The key in putting together a sound software project doesn't lie so much in the simple tools like sourceforge (or the SDM) provide.

It lies in effective people management, scheduling, decomposition of the problem, etc.

Things are moving slower than people would like. Well...that would be every bit as true if we moved to sourceforge.

Get thee to the status page and tell me, please, how hosting at sourceforge would help Ben get the query dispatcher ready to go (nearly done) or Kapil get the query extractor done.

The delay isn't due to not having a canned website, it's due to not having specific pieces ready so we can turn folks loose. Ben's been ill. Kapil's been busy with stuff. Roberto's been busy with stuff. How would hosting at sourceforge increase Ben's productivity, crippled by a very severe cold? "cvs commit" isn't what's been holding him back - he can do that at openacs.org. "quit gacking my lungs on the floor" has been his problem. Sourceforge doesn't help there.

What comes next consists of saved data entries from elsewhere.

--- src/hw/rtl/hlc_pkg.sv ---
// shared types, constants and helpers for the hashed lru name cache core
// depends on nothing; imported by every module of the block
package hlc_pkg;

    localparam int CACHE_ENTRIES = 256;
    localparam int NAME_BYTES    = 16;
    localparam int IDX_W         = $clog2(CACHE_ENTRIES);
    localparam int LEN_W         = 5;
    localparam int COUNT_W       = 9;
    localparam int HANDLE_W      = 32;
    localparam int NAME_W        = 64;

    typedef enum logic [2:0] {
        OP_ENTER      = 3'd0,
        OP_LOOKUP     = 3'd1,
        OP_ZAP_PARENT = 3'd2,
        OP_ZAP_CHILD  = 3'd3,
        OP_ZAP_KEY    = 3'd4,
        OP_FLUSH      = 3'd5
    } opcode_t;

    typedef enum logic [2:0] {
        STAT_OK        = 3'd0,
        STAT_MISS      = 3'd1,
        STAT_DISABLED  = 3'd2,
        STAT_TOO_LONG  = 3'd3,
        STAT_DUPLICATE = 3'd4
    } status_t;

    typedef enum logic [2:0] {
        FSM_IDLE,
        FSM_SCAN,
        FSM_SORT,
        FSM_INSERT,
        FSM_DONE
    } fsm_t;

    typedef enum logic [1:0] {
        CELL_HOLD,
        CELL_SHIFT,
        CELL_SORT,
        CELL_CLRHIT
    } cell_op_t;

    typedef struct packed {
        logic                valid;
        logic                hit;
        logic [LEN_W-1:0]    len;
        logic [HANDLE_W-1:0] parent;
        logic [HANDLE_W-1:0] child;
        logic [NAME_W-1:0]   name_lo;
        logic [NAME_W-1:0]   name_hi;
    } entry_t;

    typedef struct packed {
        cell_op_t op;
        logic     phase;
        logic     promote;
    } cell_ctl_t;

    typedef struct packed {
        logic key_hit;
        logic removed;
    } probe_t;

    // keeps name bytes 0..7 that lie below the length
    function automatic logic [NAME_W-1:0] mask_low(input logic [7:0] len);
        logic [NAME_W-1:0] m;
        m = '0;
        for (int k = 0; k < 8; k++) begin
            m[8*k +: 8] = (len > 8'(k)) ? 8'hFF : 8'h00;
        end
        return m;
    endfunction

    // keeps name bytes 8..15 that lie below the length
    function automatic logic [NAME_W-1:0] mask_high(input logic [7:0] len);
        logic [NAME_W-1:0] m;
        m = '0;
        for (int k = 0; k < 8; k++) begin
            m[8*k +: 8] = (len > 8'(k + 8)) ? 8'hFF : 8'h00;
        end
        return m;
    endfunction

endpackage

I don't mind impatience, and actually I must apologize for the fact that we didn't have the time or understanding to set the infrastructure in place *before* starting out. That was a mistake. I'm thinking that perhaps the month of April should've been spent putting infrastructure quietly in place, in order to avoid raising folks expectation that things were ready to move like lightning this month.

On the other hand, I had no idea that the pool of available helpers would be so large. We had three or four available for the original ACS->PG port. Many are here because of changes in aD, and you're all welcome, but gee ... we're still kinda rolling with the wave, here. Our little project resting on a glassy sea is starting to feel like a large number of people looking to us to lead them out of a hurricane.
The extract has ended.